Was zeichnet die Höhere Berufsbildung in der ICT aus?
Erstens die Handlungskompetenz- und die Praxisorientierung. Bei unseren Prüfungen zeigen die Kandidatinnen und Kandidaten, was sie in komplexen Arbeitssituationen können, nicht was sie an theoretischen Grundlagen beherrschen.
Zweitens die unabhängige Prüfungsdurchführung. Die eidgenössische Prüfung wird von ICT-Berufsbildung Schweiz zentralisiert durchgeführt. D.h. alle Kandidaten und Kandidaten durchlaufen dieselbe unabhängige Prüfung, denn die Ausbildung in den Vorbereitungskursen werden von privaten Bildungspartnern angeboten.
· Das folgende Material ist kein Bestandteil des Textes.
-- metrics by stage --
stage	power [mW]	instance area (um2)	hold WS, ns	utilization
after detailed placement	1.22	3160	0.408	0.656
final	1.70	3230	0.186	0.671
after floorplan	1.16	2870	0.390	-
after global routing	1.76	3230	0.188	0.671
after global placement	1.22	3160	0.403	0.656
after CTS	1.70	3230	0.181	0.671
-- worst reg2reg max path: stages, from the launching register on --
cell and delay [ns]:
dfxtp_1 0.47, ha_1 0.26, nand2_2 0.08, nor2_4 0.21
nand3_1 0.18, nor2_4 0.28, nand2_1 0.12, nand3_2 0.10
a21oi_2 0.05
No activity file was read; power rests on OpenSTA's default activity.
Und drittens das hohe Niveau. Die eidgenössischen Fachausweise Wirtschaftsinformatiker/in und Cyber Security Specialist wurden im nationalen Qualifikationsrahmen (NQR) auf Niveau 6 eingestuft. Im internationalen Vergleich entspricht dies dem Niveau eines Bachelors. Die beiden Fachausweise ICT-Application Development Specialist und ICT-Platform Development Specialist sind zwar noch nicht eingestuft. Wir gehen jedoch stark davon aus, dass auch diese beiden Fachausweise klar auf Niveau 6 eingestuft werden. Erfolgreiche Absolventinnen und Absolventen eines Fachausweises sind praxiserprobte und kompetente Professionals, die keiner weiteren Einarbeitung bedürfen.
Wann treten die neuen Prüfungsordnungen in Kraft?
Die Prüfungsordnungen traten im August 2023 mit der Genehmigung durch das Staatssekretariat für Bildung, Forschung und Innovation in Kraft. Somit werden wir bereits im Mai 2024 die ersten Berufsprüfungen im neuen Format durchführen. Verschiedene Bildungspartner von ICT-Berufsbildung Schweiz bieten Vorbereitungskurse an.
Wenn Sie auf den Revisionsprozess zurückblicken, was war besonders herausfordernd? Und worauf sind Sie besonders stolz?
Da wir die konkreten Anforderungen 1:1 mit Expertinnen und Experten aus den Unternehmen erarbeiten, ist es immer eine grosse Herausforderung, genügend Leute an den Tisch zu bekommen. Bei dem riesigen Fachkräftemangel in der ICT sind alle Expertinnen und Experten stark ausgelastet und haben wenig Zeit für Bildungsprojekte. Doch zum Glück gibt es immer noch eine Reihe von Fachleuten und Unternehmen in der Schweiz, denen die Aus- und Weiterbildung ein wichtiges Anliegen ist und die solche Projekte unterstützen. Hier gilt es, einen grossen Dank an alle Beteiligten auszusprechen. Daneben sind es die formalen, administrativen Abläufe in der Zusammenarbeit mit dem Staatssekretariat, die teilweise doch sehr langwierig und nicht schnell genug sind.
Nationale Prüfungsorganisation
Als vom Bund beauftragter Prüfungsträger ist der Verband ICT-Berufsbildung Schweiz dafür verantwortlich, die Aktualität und Qualität der eidgenössischen ICT-Abschlüsse in Kooperation mit der Wirtschaft regelmässig zu kontrollieren und zu erneuern. Der Verband führt zudem die eidgenössischen Berufsprüfungen und Höheren Fachprüfungen durch.
Dieses Interview ist erstmals im Fachmagazin it business (#3/2023) erschienen.